# Work task
Your answer must be the full set of entries, repeated exactly.

(Source data)
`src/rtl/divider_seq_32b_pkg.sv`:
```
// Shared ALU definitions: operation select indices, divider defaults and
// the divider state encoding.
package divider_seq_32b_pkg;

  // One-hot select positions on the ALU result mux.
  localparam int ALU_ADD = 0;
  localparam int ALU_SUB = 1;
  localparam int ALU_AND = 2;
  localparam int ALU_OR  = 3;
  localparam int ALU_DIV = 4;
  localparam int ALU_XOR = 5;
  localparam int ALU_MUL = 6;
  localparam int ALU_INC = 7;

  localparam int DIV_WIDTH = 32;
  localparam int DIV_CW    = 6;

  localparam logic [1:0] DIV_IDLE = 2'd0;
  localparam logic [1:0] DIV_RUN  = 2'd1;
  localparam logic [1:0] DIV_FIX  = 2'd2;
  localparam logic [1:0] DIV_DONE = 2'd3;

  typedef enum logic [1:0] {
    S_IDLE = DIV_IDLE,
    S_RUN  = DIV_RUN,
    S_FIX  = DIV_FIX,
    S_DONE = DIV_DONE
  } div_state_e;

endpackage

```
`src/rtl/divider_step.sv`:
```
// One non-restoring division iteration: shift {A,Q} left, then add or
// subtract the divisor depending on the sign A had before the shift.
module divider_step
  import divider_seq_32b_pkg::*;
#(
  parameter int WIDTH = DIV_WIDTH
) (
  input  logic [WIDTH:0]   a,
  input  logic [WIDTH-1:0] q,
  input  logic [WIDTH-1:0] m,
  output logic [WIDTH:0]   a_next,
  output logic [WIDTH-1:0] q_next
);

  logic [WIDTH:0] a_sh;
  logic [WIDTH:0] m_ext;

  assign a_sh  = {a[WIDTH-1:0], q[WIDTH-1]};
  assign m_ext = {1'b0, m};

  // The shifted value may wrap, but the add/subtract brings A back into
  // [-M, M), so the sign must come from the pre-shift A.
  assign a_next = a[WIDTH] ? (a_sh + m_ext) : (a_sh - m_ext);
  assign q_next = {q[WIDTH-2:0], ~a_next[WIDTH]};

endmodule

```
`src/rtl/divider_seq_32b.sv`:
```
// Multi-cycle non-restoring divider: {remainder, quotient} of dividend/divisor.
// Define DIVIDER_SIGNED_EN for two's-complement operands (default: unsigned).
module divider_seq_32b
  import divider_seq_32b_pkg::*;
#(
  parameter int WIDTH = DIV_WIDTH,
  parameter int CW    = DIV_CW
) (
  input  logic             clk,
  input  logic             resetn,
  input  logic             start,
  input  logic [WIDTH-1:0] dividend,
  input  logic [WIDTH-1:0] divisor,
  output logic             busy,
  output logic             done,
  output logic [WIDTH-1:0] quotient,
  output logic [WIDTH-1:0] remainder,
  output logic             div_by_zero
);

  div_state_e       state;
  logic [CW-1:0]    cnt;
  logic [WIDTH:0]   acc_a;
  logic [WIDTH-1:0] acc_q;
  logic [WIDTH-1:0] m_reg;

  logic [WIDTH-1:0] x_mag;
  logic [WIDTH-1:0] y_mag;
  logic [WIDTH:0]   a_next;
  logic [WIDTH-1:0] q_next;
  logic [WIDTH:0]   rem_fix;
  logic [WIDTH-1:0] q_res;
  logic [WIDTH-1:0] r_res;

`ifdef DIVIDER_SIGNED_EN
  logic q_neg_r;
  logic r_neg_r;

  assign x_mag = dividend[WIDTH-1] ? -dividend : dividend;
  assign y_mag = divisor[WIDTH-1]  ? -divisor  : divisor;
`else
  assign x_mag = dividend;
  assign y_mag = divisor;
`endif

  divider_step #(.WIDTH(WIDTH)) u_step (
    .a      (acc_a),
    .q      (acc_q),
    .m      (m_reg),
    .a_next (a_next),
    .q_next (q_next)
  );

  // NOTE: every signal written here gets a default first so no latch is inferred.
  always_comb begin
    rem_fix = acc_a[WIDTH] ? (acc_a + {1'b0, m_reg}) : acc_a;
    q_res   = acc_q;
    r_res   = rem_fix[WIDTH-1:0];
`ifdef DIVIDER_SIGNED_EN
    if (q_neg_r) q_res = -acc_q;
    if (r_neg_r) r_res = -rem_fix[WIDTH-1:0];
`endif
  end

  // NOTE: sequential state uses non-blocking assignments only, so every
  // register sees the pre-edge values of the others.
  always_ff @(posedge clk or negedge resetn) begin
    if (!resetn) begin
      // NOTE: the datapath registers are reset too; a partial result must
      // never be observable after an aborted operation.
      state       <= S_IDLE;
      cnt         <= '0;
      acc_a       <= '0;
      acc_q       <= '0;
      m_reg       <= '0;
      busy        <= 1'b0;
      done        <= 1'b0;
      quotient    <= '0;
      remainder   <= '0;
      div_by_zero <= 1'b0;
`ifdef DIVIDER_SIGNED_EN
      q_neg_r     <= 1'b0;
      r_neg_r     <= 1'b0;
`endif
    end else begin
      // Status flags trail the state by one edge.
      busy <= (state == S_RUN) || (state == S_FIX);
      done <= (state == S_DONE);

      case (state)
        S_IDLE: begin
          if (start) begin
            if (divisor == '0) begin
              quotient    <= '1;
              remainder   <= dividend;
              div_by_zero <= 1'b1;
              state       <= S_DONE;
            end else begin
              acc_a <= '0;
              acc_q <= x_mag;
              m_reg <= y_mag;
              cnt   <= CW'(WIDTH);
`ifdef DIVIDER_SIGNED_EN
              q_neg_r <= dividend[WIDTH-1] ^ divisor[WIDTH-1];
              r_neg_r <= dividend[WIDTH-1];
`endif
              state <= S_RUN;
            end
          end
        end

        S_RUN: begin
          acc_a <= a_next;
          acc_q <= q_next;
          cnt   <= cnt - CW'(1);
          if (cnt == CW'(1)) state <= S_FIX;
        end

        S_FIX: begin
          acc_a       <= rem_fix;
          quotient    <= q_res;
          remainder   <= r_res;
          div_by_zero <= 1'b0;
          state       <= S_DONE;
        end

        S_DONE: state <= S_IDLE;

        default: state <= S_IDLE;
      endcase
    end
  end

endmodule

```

# Response below
`src/rtl/divider_seq_32b_pkg.sv`:
```
// Shared ALU definitions: operation select indices, divider defaults and
// the divider state encoding.
package divider_seq_32b_pkg;

  // One-hot select positions on the ALU result mux.
  localparam int ALU_ADD = 0;
  localparam int ALU_SUB = 1;
  localparam int ALU_AND = 2;
  localparam int ALU_OR  = 3;
  localparam int ALU_DIV = 4;
  localparam int ALU_XOR = 5;
  localparam int ALU_MUL = 6;
  localparam int ALU_INC = 7;

  localparam int DIV_WIDTH = 32;
  localparam int DIV_CW    = 6;

  localparam logic [1:0] DIV_IDLE = 2'd0;
  localparam logic [1:0] DIV_RUN  = 2'd1;
  localparam logic [1:0] DIV_FIX  = 2'd2;
  localparam logic [1:0] DIV_DONE = 2'd3;

  typedef enum logic [1:0] {
    S_IDLE = DIV_IDLE,
    S_RUN  = DIV_RUN,
    S_FIX  = DIV_FIX,
    S_DONE = DIV_DONE
  } div_state_e;

endpackage

```
`src/rtl/divider_step.sv`:
```
// One non-restoring division iteration: shift {A,Q} left, then add or
// subtract the divisor depending on the sign A had before the shift.
module divider_step
  import divider_seq_32b_pkg::*;
#(
  parameter int WIDTH = DIV_WIDTH
) (
  input  logic [WIDTH:0]   a,
  input  logic [WIDTH-1:0] q,
  input  logic [WIDTH-1:0] m,
  output logic [WIDTH:0]   a_next,
  output logic [WIDTH-1:0] q_next
);

  logic [WIDTH:0] a_sh;
  logic [WIDTH:0] m_ext;

  assign a_sh  = {a[WIDTH-1:0], q[WIDTH-1]};
  assign m_ext = {1'b0, m};

  // The shifted value may wrap, but the add/subtract brings A back into
  // [-M, M), so the sign must come from the pre-shift A.
  assign a_next = a[WIDTH] ? (a_sh + m_ext) : (a_sh - m_ext);
  assign q_next = {q[WIDTH-2:0], ~a_next[WIDTH]};

endmodule

```
`src/rtl/divider_seq_32b.sv`:
```
// Multi-cycle non-restoring divider: {remainder, quotient} of dividend/divisor.
// Define DIVIDER_SIGNED_EN for two's-complement operands (default: unsigned).
module divider_seq_32b
  import divider_seq_32b_pkg::*;
#(
  parameter int WIDTH = DIV_WIDTH,
  parameter int CW    = DIV_CW
) (
  input  logic             clk,
  input  logic             resetn,
  input  logic             start,
  input  logic [WIDTH-1:0] dividend,
  input  logic [WIDTH-1:0] divisor,
  output logic             busy,
  output logic             done,
  output logic [WIDTH-1:0] quotient,
  output logic [WIDTH-1:0] remainder,
  output logic             div_by_zero
);

  div_state_e       state;
  logic [CW-1:0]    cnt;
  logic [WIDTH:0]   acc_a;
  logic [WIDTH-1:0] acc_q;
  logic [WIDTH-1:0] m_reg;

  logic [WIDTH-1:0] x_mag;
  logic [WIDTH-1:0] y_mag;
  logic [WIDTH:0]   a_next;
  logic [WIDTH-1:0] q_next;
  logic [WIDTH:0]   rem_fix;
  logic [WIDTH-1:0] q_res;
  logic [WIDTH-1:0] r_res;

`ifdef DIVIDER_SIGNED_EN
  logic q_neg_r;
  logic r_neg_r;

  assign x_mag = dividend[WIDTH-1] ? -dividend : dividend;
  assign y_mag = divisor[WIDTH-1]  ? -divisor  : divisor;
`else
  assign x_mag = dividend;
  assign y_mag = divisor;
`endif

  divider_step #(.WIDTH(WIDTH)) u_step (
    .a      (acc_a),
    .q      (acc_q),
    .m      (m_reg),
    .a_next (a_next),
    .q_next (q_next)
  );

  // NOTE: every signal written here gets a default first so no latch is inferred.
  always_comb begin
    rem_fix = acc_a[WIDTH] ? (acc_a + {1'b0, m_reg}) : acc_a;
    q_res   = acc_q;
    r_res   = rem_fix[WIDTH-1:0];
`ifdef DIVIDER_SIGNED_EN
    if (q_neg_r) q_res = -acc_q;
    if (r_neg_r) r_res = -rem_fix[WIDTH-1:0];
`endif
  end

  // NOTE: sequential state uses non-blocking assignments only, so every
  // register sees the pre-edge values of the others.
  always_ff @(posedge clk or negedge resetn) begin
    if (!resetn) begin
      // NOTE: the datapath registers are reset too; a partial result must
      // never be observable after an aborted operation.
      state       <= S_IDLE;
      cnt         <= '0;
      acc_a       <= '0;
      acc_q       <= '0;
      m_reg       <= '0;
      busy        <= 1'b0;
      done        <= 1'b0;
      quotient    <= '0;
      remainder   <= '0;
      div_by_zero <= 1'b0;
`ifdef DIVIDER_SIGNED_EN
      q_neg_r     <= 1'b0;
      r_neg_r     <= 1'b0;
`endif
    end else begin
      // Status flags trail the state by one edge.
      busy <= (state == S_RUN) || (state == S_FIX);
      done <= (state == S_DONE);

      case (state)
        S_IDLE: begin
          if (start) begin
            if (divisor == '0) begin
              quotient    <= '1;
              remainder   <= dividend;
              div_by_zero <= 1'b1;
              state       <= S_DONE;
            end else begin
              acc_a <= '0;
              acc_q <= x_mag;
              m_reg <= y_mag;
              cnt   <= CW'(WIDTH);
`ifdef DIVIDER_SIGNED_EN
              q_neg_r <= dividend[WIDTH-1] ^ divisor[WIDTH-1];
              r_neg_r <= dividend[WIDTH-1];
`endif
              state <= S_RUN;
            end
          end
        end

        S_RUN: begin
          acc_a <= a_next;
          acc_q <= q_next;
          cnt   <= cnt - CW'(1);
          if (cnt == CW'(1)) state <= S_FIX;
        end

        S_FIX: begin
          acc_a       <= rem_fix;
          quotient    <= q_res;
          remainder   <= r_res;
          div_by_zero <= 1'b0;
          state       <= S_DONE;
        end

        S_DONE: state <= S_IDLE;

        default: state <= S_IDLE;
      endcase
    end
  end

endmodule

```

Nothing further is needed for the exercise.